▸ **WORKING DATA**:

■ ■ ■ ■

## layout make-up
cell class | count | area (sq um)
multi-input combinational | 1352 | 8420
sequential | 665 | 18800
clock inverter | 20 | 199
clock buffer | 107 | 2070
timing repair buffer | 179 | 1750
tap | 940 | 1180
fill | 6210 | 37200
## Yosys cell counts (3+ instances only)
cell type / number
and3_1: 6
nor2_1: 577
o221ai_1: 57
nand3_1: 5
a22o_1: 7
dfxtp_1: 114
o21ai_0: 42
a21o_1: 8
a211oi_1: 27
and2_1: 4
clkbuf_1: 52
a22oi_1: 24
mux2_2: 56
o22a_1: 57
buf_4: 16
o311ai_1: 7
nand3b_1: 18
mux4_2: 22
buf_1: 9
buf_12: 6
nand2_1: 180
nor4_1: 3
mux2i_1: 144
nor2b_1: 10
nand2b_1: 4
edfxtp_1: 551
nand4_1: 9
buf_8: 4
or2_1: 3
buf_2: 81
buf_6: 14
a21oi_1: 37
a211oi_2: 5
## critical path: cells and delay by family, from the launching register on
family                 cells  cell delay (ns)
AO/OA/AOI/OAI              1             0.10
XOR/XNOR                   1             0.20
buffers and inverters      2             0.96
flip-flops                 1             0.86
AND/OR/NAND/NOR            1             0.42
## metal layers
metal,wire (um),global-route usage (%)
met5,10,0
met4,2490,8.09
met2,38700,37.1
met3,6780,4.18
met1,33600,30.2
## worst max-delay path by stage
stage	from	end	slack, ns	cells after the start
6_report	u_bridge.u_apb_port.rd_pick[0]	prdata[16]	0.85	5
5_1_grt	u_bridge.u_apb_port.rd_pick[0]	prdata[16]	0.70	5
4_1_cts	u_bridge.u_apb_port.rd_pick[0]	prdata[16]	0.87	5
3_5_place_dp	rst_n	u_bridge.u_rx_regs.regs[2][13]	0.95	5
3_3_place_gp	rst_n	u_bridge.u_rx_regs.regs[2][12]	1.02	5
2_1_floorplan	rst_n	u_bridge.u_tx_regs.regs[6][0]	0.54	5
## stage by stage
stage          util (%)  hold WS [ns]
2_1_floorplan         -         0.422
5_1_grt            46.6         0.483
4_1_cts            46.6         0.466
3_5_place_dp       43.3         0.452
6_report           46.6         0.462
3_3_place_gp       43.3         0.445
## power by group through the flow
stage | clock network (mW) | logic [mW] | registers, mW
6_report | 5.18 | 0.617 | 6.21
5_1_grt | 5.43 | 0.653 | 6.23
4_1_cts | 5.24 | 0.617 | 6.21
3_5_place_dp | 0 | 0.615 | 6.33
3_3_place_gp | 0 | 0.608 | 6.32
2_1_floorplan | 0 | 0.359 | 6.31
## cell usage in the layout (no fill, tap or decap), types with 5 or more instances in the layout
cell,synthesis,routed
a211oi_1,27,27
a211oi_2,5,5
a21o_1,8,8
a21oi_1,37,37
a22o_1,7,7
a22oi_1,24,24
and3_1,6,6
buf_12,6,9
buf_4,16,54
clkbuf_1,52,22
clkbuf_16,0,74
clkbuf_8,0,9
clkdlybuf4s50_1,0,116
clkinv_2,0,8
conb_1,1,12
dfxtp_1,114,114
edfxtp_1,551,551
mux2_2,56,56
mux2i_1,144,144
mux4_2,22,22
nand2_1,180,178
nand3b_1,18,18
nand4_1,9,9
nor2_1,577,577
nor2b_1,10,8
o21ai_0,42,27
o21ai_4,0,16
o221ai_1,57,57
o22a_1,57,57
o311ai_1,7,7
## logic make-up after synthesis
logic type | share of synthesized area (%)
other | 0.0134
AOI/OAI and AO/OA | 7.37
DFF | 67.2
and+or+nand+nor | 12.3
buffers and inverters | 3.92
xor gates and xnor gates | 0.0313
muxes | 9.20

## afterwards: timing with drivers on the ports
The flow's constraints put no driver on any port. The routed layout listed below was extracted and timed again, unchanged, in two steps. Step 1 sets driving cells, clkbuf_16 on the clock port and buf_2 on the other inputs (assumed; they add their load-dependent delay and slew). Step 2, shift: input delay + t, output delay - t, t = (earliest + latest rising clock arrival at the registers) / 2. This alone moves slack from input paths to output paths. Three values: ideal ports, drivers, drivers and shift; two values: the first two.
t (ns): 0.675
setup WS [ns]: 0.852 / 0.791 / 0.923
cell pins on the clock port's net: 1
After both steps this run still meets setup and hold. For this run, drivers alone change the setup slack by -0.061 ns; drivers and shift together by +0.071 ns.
What follows belongs to an exercise in optimizing a design on an open flow for small area, a short achievable clock period and few clock cycles; a production flow would make more cautious choices.
Function was checked by simulation only, so behaviour that the tests miss may differ from the original.

==> flow/design.v, too long to show whole: its modules and the start of the top module <==
// module muldiv_unit_mq: 1082 lines
module muldiv_unit_mq #(
  parameter int XLEN       = 32,
  parameter int HART_ID_W  = 1,
  parameter int REG_ADDR_W = 5
) (
  input  logic                  clk,
  input  logic                  rst_n,
  input  logic                  muldiv_start,
  input  logic [2:0]            muldiv_op,
  input  logic [XLEN-1:0]       muldiv_a,
  input  logic [XLEN-1:0]       muldiv_b,
  input  logic [HART_ID_W-1:0]  muldiv_hart_id,
  input  logic [REG_ADDR_W-1:0] muldiv_rd,
  input  logic                  muldiv_kill,
  input  logic [HART_ID_W-1:0]  muldiv_kill_hart_id,
  output logic                  muldiv_busy,
  output logic                  muldiv_done,
  output logic [XLEN-1:0]       muldiv_result,
  output logic [HART_ID_W-1:0]  muldiv_done_hart_id,
  output logic [REG_ADDR_W-1:0] muldiv_done_rd
);
  // ...
==> flow/run.sh <==
#!/bin/bash
# synth_recipe.tcl (not shown) runs the flow's synth.tcl, then flattens the netlist and writes it again
# the make line also repeats each setting of config.mk as NAME=value (left out here)
make -C /OpenROAD-flow-scripts/flow DESIGN_CONFIG=/design/flow/config.mk WORK_HOME=/design/flow/orfs CLKGATE_MAP_FILE= SYNTH_SCRIPT=/design/flow/synth_recipe.tcl finish
==> flow/config.mk <==
export PLATFORM = sky130hd
export DESIGN_NAME = muldiv_unit_mq
export DESIGN_NICKNAME = muldiv_unit_mq
export VERILOG_FILES = /design/flow/design.v
export SDC_FILE = /design/flow/constraint.sdc
export NUM_CORES = 4
export LEC_CHECK = 0
export ABC_AREA = 1
export CAP_MARGIN = 20
export CORE_MARGIN = 2
export CORE_UTILIZATION = 40
export SETUP_SLACK_MARGIN = 5
export SLEW_MARGIN = 20
==> flow/constraint.sdc <==
create_clock -name core_clock -period 10.0 [get_ports {clk}]
set_input_delay 2.0000 -clock core_clock [delete_from_list [all_inputs] [get_ports {clk}]]
set_output_delay 2.0000 -clock core_clock [all_outputs]
set_load 0.01 [all_outputs]
This is an optimization exercise on Yosys and OpenROAD, whose aim is small area and a short achievable clock period, not a production implementation.
Where RTL was checked, it was by simulation tests only, not by an equivalence proof against the original.

Design rsi_top, start of the top module:
module rsi_top
(
    input  logic   clk,
    input  logic   reset,
    input  logic [16-1:0] price,
    input  logic   price_valid,
    input  logic   eod,
    output logic   rsi_valid,
    output logic [7-1:0]   rsi,
    output logic   buy,
    output logic   sell
);
Settings: LEC_CHECK=0, ABC_AREA=1, CAP_MARGIN=20, CORE_MARGIN=2, CORE_UTILIZATION=40, CTS_CLUSTER_DIAMETER=120, CTS_CLUSTER_SIZE=30, SETUP_SLACK_MARGIN=3.9, SLEW_MARGIN=20; clock period 6.5 ns.
run.sh (not shown) runs the stock make flow with config.mk's settings and CLKGATE_MAP_FILE= SYNTH_SCRIPT=/design/flow/synth_recipe.tcl, a recipe that flattens the netlist after the stock synthesis.
Edit:
--- a/flow/design.v
+++ b/flow/design.v
@@ -134,36 +134,18 @@
         else       m_v <= sums_valid;
     end
     logic [SW-1:0] d_h [1:6];     
     logic [SW-1:0] d_t [1:6];
     logic [5:2]    d_x [1:6];     
     logic [6:0]    d_q [1:6];     
     logic          d_v [1:6];
     logic [6:0]    q_last;        
     logic          v_last;
-    function automatic [SW+1:0] sk_sub(input [SW:0] a, input [SW-1:0] t);
-        logic [SW:0]   b;
-        logic [SW+1:0] g, p;      
-        b = ~{1'b0, t};
-        g = {a & b, 1'b1};
-        p = {a ^ b, 1'b0};
-        for (int d = 1; d < SW + 2; d = d * 2)
-            for (int i = 2 * d - 1; i < SW + 2; i = i + 2 * d) begin
-                g[i] = g[i] | (p[i] & g[i - d]);
-                p[i] = p[i] & p[i - d];
-            end
-        for (int d = 16; d >= 1; d = d / 2)
-            for (int i = 3 * d - 1; i < SW + 2; i = i + 2 * d) begin
-                g[i] = g[i] | (p[i] & g[i - d]);
-                p[i] = p[i] & p[i - d];
-            end
-        sk_sub = {g[SW+1], (a ^ b) ^ g[SW:0]};
-    endfunction
     genvar j;
     generate
         for (j = 6; j >= 0; j--) begin : g_step
             logic [SW:0]   hi_in;
             logic [SW-1:0] dvs;
             logic [6:0]    q_in;
             logic [SW+1:0] trial;
             logic          fits;
             logic [SW-1:0] h_new;
@@ -171,20 +153,20 @@
             if (j == 6) begin : g_first
                 assign hi_in = m_x[XW-1:6];
                 assign dvs   = m_t;
                 assign q_in  = '0;
             end else begin : g_next
                 assign hi_in = {d_h[j+1], (j >= 2) ? d_x[j+1][(j >= 2) ? j : 2] : 1'b0};
                 assign dvs   = d_t[j+1];
                 assign q_in  = d_q[j+1];
             end
-            assign trial = sk_sub(hi_in, dvs);
-            assign fits  = trial[SW+1];
+            assign trial = {1'b0, hi_in} - {2'b00, dvs};
+            assign fits  = !trial[SW+1];
             assign h_new = fits ? trial[SW-1:0] : hi_in[SW-1:0];
             assign q_new = q_in | (7'(fits) << j);
             if (j > 0) begin : g_reg
                 always_ff @(posedge clk) begin
                     d_h[j] <= h_new;
                     d_t[j] <= dvs;
                     d_q[j] <= q_new;
                 end
                 if (j == 6) begin : g_x6
Effect:
- cell area rose by 9.2%
- routed wire length grows by 44%
- first-iteration DRC count grows by 70%
- synthesized cell count increases by 27%
- hold slack improves by 0.012 ns

---

The RTL this note starts from:
==> flow/design.v <==
module rsi_top
(
    input  logic   clk,
    input  logic   reset,
    input  logic [16-1:0] price,
    input  logic   price_valid,
    input  logic   eod,
    output logic   rsi_valid,
    output logic [7-1:0]   rsi,
    output logic   buy,
    output logic   sell
);
    localparam int PW = 16;    
    localparam int SW = 20;      
    localparam int N  = 14;     
    localparam int XW = 27;      
    logic          take;
    logic [PW-1:0] prev;
    logic          have_prev;
    logic [3:0]    cnt;           
    logic [PW:0]   diff;
    logic          up;            
    logic [PW-1:0] code;          
    logic          mv_valid;
    logic          mv_first, mv_full, mv_out;
    logic          mv_up;
    logic [PW-1:0] mv_code;
    logic [PW-1:0] in_price;
    logic          in_valid, in_eod;
    always_ff @(posedge clk) begin
        in_price <= price;
    end
    always_ff @(posedge clk or posedge reset) begin
        if (reset) begin
            in_valid <= 1'b0;
            in_eod   <= 1'b0;
        end else begin
            in_valid <= price_valid;
            in_eod   <= eod;
        end
    end
    assign take = in_valid && !in_eod;
    assign diff = {1'b0, in_price} - {1'b0, prev};
    assign up   = !diff[PW];
    assign code = diff[PW-1:0] ^ {PW{!up}};
    always_ff @(posedge clk) begin
        if (take) prev <= in_price;
        mv_code  <= code;
        mv_up    <= up;
        mv_first <= take && have_prev && (cnt == 4'd0);
        mv_full  <= take && have_prev && (cnt == 4'(N));
        mv_out   <= (cnt >= 4'(N - 1));
    end
    always_ff @(posedge clk or posedge reset) begin
        if (reset) begin
            have_prev <= 1'b0;
            cnt       <= '0;
            mv_valid  <= 1'b0;
        end else if (in_eod) begin
            have_prev <= 1'b0;
            cnt       <= '0;
            mv_valid  <= 1'b0;
        end else begin
            mv_valid <= take && have_prev;
            if (take) have_prev <= 1'b1;
            if (take && have_prev && cnt != 4'(N)) cnt <= cnt + 4'd1;
        end
    end
    logic [PW:0]   win [N];       
    logic [SW-1:0] tsum, gsum;
    logic          sums_valid;
    logic [PW-1:0] old_code;
    logic          old_up;
    logic [PW-1:0] new_code;
    logic          new_nup;
    logic [PW+2:0] dt_wide;
    logic [PW+1:0] dg_wide;
    logic [PW+1:0] sd_t;          
    logic          sd_nup;
    logic [PW:0]   sd_g;          
    logic          sd_first;
    logic          sd_valid;
    assign new_code = mv_valid ? mv_code : '0;
    assign new_nup  = mv_valid && !mv_up;
    assign old_code = mv_full ? win[N-1][PW-1:0] : '0;
    assign old_up   = mv_full ? win[N-1][PW]     : 1'b1;
    assign dt_wide = {2'b00, new_code, 1'b1} + {2'b11, ~old_code, old_up};
    assign dg_wide = {1'b0, (mv_valid && mv_up) ? mv_code : '0, 1'b1} +
                     {1'b1, ~(old_up ? old_code : '0), 1'b1};
    always_ff @(posedge clk) begin
        if (mv_valid) begin
            win[0] <= {mv_up, mv_code};
            for (int i = 1; i < N; i++) win[i] <= win[i-1];
        end
        sd_t     <= dt_wide[PW+2:1];
        sd_nup   <= new_nup;
        sd_g     <= dg_wide[PW+1:1];
        sd_first <= mv_first;
    end
    always_ff @(posedge clk or posedge reset) begin
        if (reset) sd_valid <= 1'b0;
        else       sd_valid <= mv_valid && mv_out;
    end
    logic [SW-1:0] t_base, g_base;
    logic [SW:0]   t_wide;
    assign t_base = sd_first ? '0 : tsum;
    assign g_base = sd_first ? '0 : gsum;
    assign t_wide = {t_base, 1'b1} + {{(SW-PW-2){sd_t[PW+1]}}, sd_t, sd_nup};
    always_ff @(posedge clk) begin
        tsum <= t_wide[SW:1];
        gsum <= g_base + {{(SW-PW-1){sd_g[PW]}}, sd_g};
    end
    always_ff @(posedge clk or posedge reset) begin
        if (reset) sums_valid <= 1'b0;
        else       sums_valid <= sd_valid;
    end
    logic [XW-1:0] x_a, x_b, x_c, x_s, x_cy, x_sum;
    logic [XW-1:2] m_x;           
    logic [SW-1:0] m_t;
    logic          m_v;
    assign x_a   = XW'(gsum) << 6;
    assign x_b   = XW'(gsum) << 5;
    assign x_c   = XW'(gsum) << 2;
    assign x_s   = x_a ^ x_b ^ x_c;
    assign x_cy  = {(x_a[XW-2:0] & x_b[XW-2:0]) | (x_a[XW-2:0] & x_c[XW-2:0]) |
                    (x_b[XW-2:0] & x_c[XW-2:0]), 1'b0};
    assign x_sum = x_s + x_cy;
    always_ff @(posedge clk) begin
        m_x <= x_sum[XW-1:2];
        m_t <= tsum;
    end
    always_ff @(posedge clk or posedge reset) begin
        if (reset) m_v <= 1'b0;
        else       m_v <= sums_valid;
    end
    logic [SW-1:0] d_h [1:6];     
    logic [SW-1:0] d_t [1:6];
    logic [5:2]    d_x [1:6];     
    logic [6:0]    d_q [1:6];     
    logic          d_v [1:6];
    logic [6:0]    q_last;        
    logic          v_last;
    function automatic [SW+1:0] sk_sub(input [SW:0] a, input [SW-1:0] t);
        logic [SW:0]   b;
        logic [SW+1:0] g, p;      
        b = ~{1'b0, t};
        g = {a & b, 1'b1};
        p = {a ^ b, 1'b0};
        for (int d = 1; d < SW + 2; d = d * 2)
            for (int i = 2 * d - 1; i < SW + 2; i = i + 2 * d) begin
                g[i] = g[i] | (p[i] & g[i - d]);
                p[i] = p[i] & p[i - d];
            end
        for (int d = 16; d >= 1; d = d / 2)
            for (int i = 3 * d - 1; i < SW + 2; i = i + 2 * d) begin
                g[i] = g[i] | (p[i] & g[i - d]);
                p[i] = p[i] & p[i - d];
            end
        sk_sub = {g[SW+1], (a ^ b) ^ g[SW:0]};
    endfunction
    genvar j;
    generate
        for (j = 6; j >= 0; j--) begin : g_step
            logic [SW:0]   hi_in;
            logic [SW-1:0] dvs;
            logic [6:0]    q_in;
            logic [SW+1:0] trial;
            logic          fits;
            logic [SW-1:0] h_new;
            logic [6:0]    q_new;
            if (j == 6) begin : g_first
                assign hi_in = m_x[XW-1:6];
                assign dvs   = m_t;
                assign q_in  = '0;
            end else begin : g_next
                assign hi_in = {d_h[j+1], (j >= 2) ? d_x[j+1][(j >= 2) ? j : 2] : 1'b0};
                assign dvs   = d_t[j+1];
                assign q_in  = d_q[j+1];
            end
            assign trial = sk_sub(hi_in, dvs);
            assign fits  = trial[SW+1];
            assign h_new = fits ? trial[SW-1:0] : hi_in[SW-1:0];
            assign q_new = q_in | (7'(fits) << j);
            if (j > 0) begin : g_reg
                always_ff @(posedge clk) begin
                    d_h[j] <= h_new;
                    d_t[j] <= dvs;
                    d_q[j] <= q_new;
                end
                if (j == 6) begin : g_x6
                    always_ff @(posedge clk) d_x[j] <= m_x[5:2];
                    always_ff @(posedge clk or posedge reset) begin
                        if (reset) d_v[j] <= 1'b0;
                        else       d_v[j] <= m_v;
                    end
                end else begin : g_xn
                    always_ff @(posedge clk) d_x[j] <= d_x[j+1];
                    always_ff @(posedge clk or posedge reset) begin
                        if (reset) d_v[j] <= 1'b0;
                        else       d_v[j] <= d_v[j+1];
                    end
                end
            end else begin : g_last
                assign q_last = q_new;
                assign v_last = d_v[1];
            end
        end
    endgenerate
    logic [6:0] q_fin;
    logic [6:0] rsi_d;
    assign q_fin = q_last;
    assign rsi_d = (q_fin == 7'd127) ? 7'd50 : q_fin;
    always_ff @(posedge clk) begin
        rsi <= rsi_d;
    end
    always_ff @(posedge clk or posedge reset) begin
        if (reset) begin
            rsi_valid <= 1'b0;
            buy       <= 1'b0;
            sell      <= 1'b0;
        end else begin
            rsi_valid <= v_last;
            buy       <= v_last && (rsi_d < 7'(30));
            sell      <= v_last && (rsi_d > 7'(70));
        end
    end
endmodule
make LEC_CHECK=0 ABC_AREA=1 CAP_MARGIN=20 CORE_MARGIN=2 CORE_UTILIZATION=40 CTS_CLUSTER_DIAMETER=110 CTS_CLUSTER_SIZE=28 SETUP_SLACK_MARGIN=3.9 SLEW_MARGIN=20 finish   # period 6.5 ns
==> next run, changes <==
--- a/flow/design.v
+++ b/flow/design.v
@@ -66,9 +66,9 @@
             if (take && have_prev && cnt != 4'(N)) cnt <= cnt + 4'd1;
         end
     end
     logic [PW:0]   win [N];       
-    logic [SW-1:0] tsum, gsum;
+    logic [SW-1:0] tsum_n, gsum;  
     logic          sums_valid;
     logic [PW-1:0] old_code;
     logic          old_up;
     logic [PW-1:0] new_code;
@@ -83,9 +83,9 @@
     assign new_code = mv_valid ? mv_code : '0;
     assign new_nup  = mv_valid && !mv_up;
     assign old_code = mv_full ? win[N-1][PW-1:0] : '0;
     assign old_up   = mv_full ? win[N-1][PW]     : 1'b1;
-    assign dt_wide = {2'b00, new_code, 1'b1} + {2'b11, ~old_code, old_up};
+    assign dt_wide = {2'b00, old_code, !old_up} + {2'b11, ~new_code, 1'b1};
     assign dg_wide = {1'b0, (mv_valid && mv_up) ? mv_code : '0, 1'b1} +
                      {1'b1, ~(old_up ? old_code : '0), 1'b1};
     always_ff @(posedge clk) begin
         if (mv_valid) begin
@@ -102,22 +102,22 @@
         else       sd_valid <= mv_valid && mv_out;
     end
     logic [SW-1:0] t_base, g_base;
     logic [SW:0]   t_wide;
-    assign t_base = sd_first ? '0 : tsum;
+    assign t_base = sd_first ? '1 : tsum_n;
     assign g_base = sd_first ? '0 : gsum;
-    assign t_wide = {t_base, 1'b1} + {{(SW-PW-2){sd_t[PW+1]}}, sd_t, sd_nup};
-    always_ff @(posedge clk) begin
-        tsum <= t_wide[SW:1];
+    assign t_wide = {t_base, 1'b1} + {{(SW-PW-2){sd_t[PW+1]}}, sd_t, !sd_nup};
+    always_ff @(posedge clk) begin
+        tsum_n <= t_wide[SW:1];
         gsum <= g_base + {{(SW-PW-1){sd_g[PW]}}, sd_g};
     end
     always_ff @(posedge clk or posedge reset) begin
         if (reset) sums_valid <= 1'b0;
         else       sums_valid <= sd_valid;
     end
     logic [XW-1:0] x_a, x_b, x_c, x_s, x_cy, x_sum;
     logic [XW-1:2] m_x;           
-    logic [SW-1:0] m_t;
+    logic [SW-1:0] m_tn;          
     logic          m_v;
     assign x_a   = XW'(gsum) << 6;
     assign x_b   = XW'(gsum) << 5;
     assign x_c   = XW'(gsum) << 2;
@@ -126,25 +126,25 @@
                     (x_b[XW-2:0] & x_c[XW-2:0]), 1'b0};
     assign x_sum = x_s + x_cy;
     always_ff @(posedge clk) begin
         m_x <= x_sum[XW-1:2];
-        m_t <= tsum;
+        m_tn <= tsum_n;
     end
     always_ff @(posedge clk or posedge reset) begin
         if (reset) m_v <= 1'b0;
         else       m_v <= sums_valid;
     end
     logic [SW-1:0] d_h [1:6];     
-    logic [SW-1:0] d_t [1:6];
+    logic [SW-1:0] d_tn [1:6];    
     logic [5:2]    d_x [1:6];     
     logic [6:0]    d_q [1:6];     
     logic          d_v [1:6];
     logic [6:0]    q_last;        
     logic          v_last;
-    function automatic [SW+1:0] sk_sub(input [SW:0] a, input [SW-1:0] t);
+    function automatic [SW+1:0] sk_sub(input [SW:0] a, input [SW-1:0] tn);
         logic [SW:0]   b;
         logic [SW+1:0] g, p;      
-        b = ~{1'b0, t};
+        b = {1'b1, tn};
         g = {a & b, 1'b1};
         p = {a ^ b, 1'b0};
         for (int d = 1; d < SW + 2; d = d * 2)
             for (int i = 2 * d - 1; i < SW + 2; i = i + 2 * d) begin
@@ -161,31 +161,31 @@
     genvar j;
     generate
         for (j = 6; j >= 0; j--) begin : g_step
             logic [SW:0]   hi_in;
-            logic [SW-1:0] dvs;
+            logic [SW-1:0] dvs_n;
             logic [6:0]    q_in;
             logic [SW+1:0] trial;
             logic          fits;
             logic [SW-1:0] h_new;
             logic [6:0]    q_new;
             if (j == 6) begin : g_first
                 assign hi_in = m_x[XW-1:6];
-                assign dvs   = m_t;
+                assign dvs_n = m_tn;
                 assign q_in  = '0;
             end else begin : g_next
                 assign hi_in = {d_h[j+1], (j >= 2) ? d_x[j+1][(j >= 2) ? j : 2] : 1'b0};
-                assign dvs   = d_t[j+1];
+                assign dvs_n = d_tn[j+1];
                 assign q_in  = d_q[j+1];
             end
-            assign trial = sk_sub(hi_in, dvs);
+            assign trial = sk_sub(hi_in, dvs_n);
             assign fits  = trial[SW+1];
             assign h_new = fits ? trial[SW-1:0] : hi_in[SW-1:0];
             assign q_new = q_in | (7'(fits) << j);
             if (j > 0) begin : g_reg
                 always_ff @(posedge clk) begin
                     d_h[j] <= h_new;
-                    d_t[j] <= dvs;
+                    d_tn[j] <= dvs_n;
                     d_q[j] <= q_new;
                 end
                 if (j == 6) begin : g_x6
                     always_ff @(posedge clk) d_x[j] <= m_x[5:2];
Maximum frequency decreases by about 2.6%. Setup slack gets worse by 0.067 ns. Die area decreases by about 3%. Global-route usage rises by 1.1 points.
No functional check of the RTL was part of the second run of this note.

[separate check: timing with driven ports]
The results above use ideal ports. As a check the final layouts listed here were re-extracted and re-timed, cells and wires unchanged. Step 1: set_driving_cell puts a clkbuf_16 on clk and a buf_2 on each other input, an assumption about the parent block. Step 2 moves the port delays by t, midway between the first and last clock arrival at a register: inputs arrive t later, outputs are due t later. That takes back most of the time a late clock gives input paths. Slacks: ideal / step 1 / step 2; pairs: ideal / step 1.
| run | t, ns | setup slack, ns | slew at the worst register clock pin (ns) |
|---|---|---|---|
| the first run of note 1 | 0.669 | 3.980 / 3.916 / 3.993 | 0.12 / 0.12 |
| the second run of note 1 | 0.695 | 3.954 / 3.888 / 4.014 | 0.12 / 0.12 |
| the first run of note 2 | 0.684 | 3.970 / 3.905 / 4.015 | 0.12 / 0.12 |
| the second run of note 2 | 0.687 | 3.903 / 3.903 / 3.903 | 0.12 / 0.12 |
After both steps setup and hold are still met in every run listed.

■ ■ ■ ■

▸ **TASK STATEMENT**: Among the records above, which lines hold the word "metal"? Copy each one.

▸ **EXERCISE RESULT**:
## metal layers
metal,wire (um),global-route usage (%)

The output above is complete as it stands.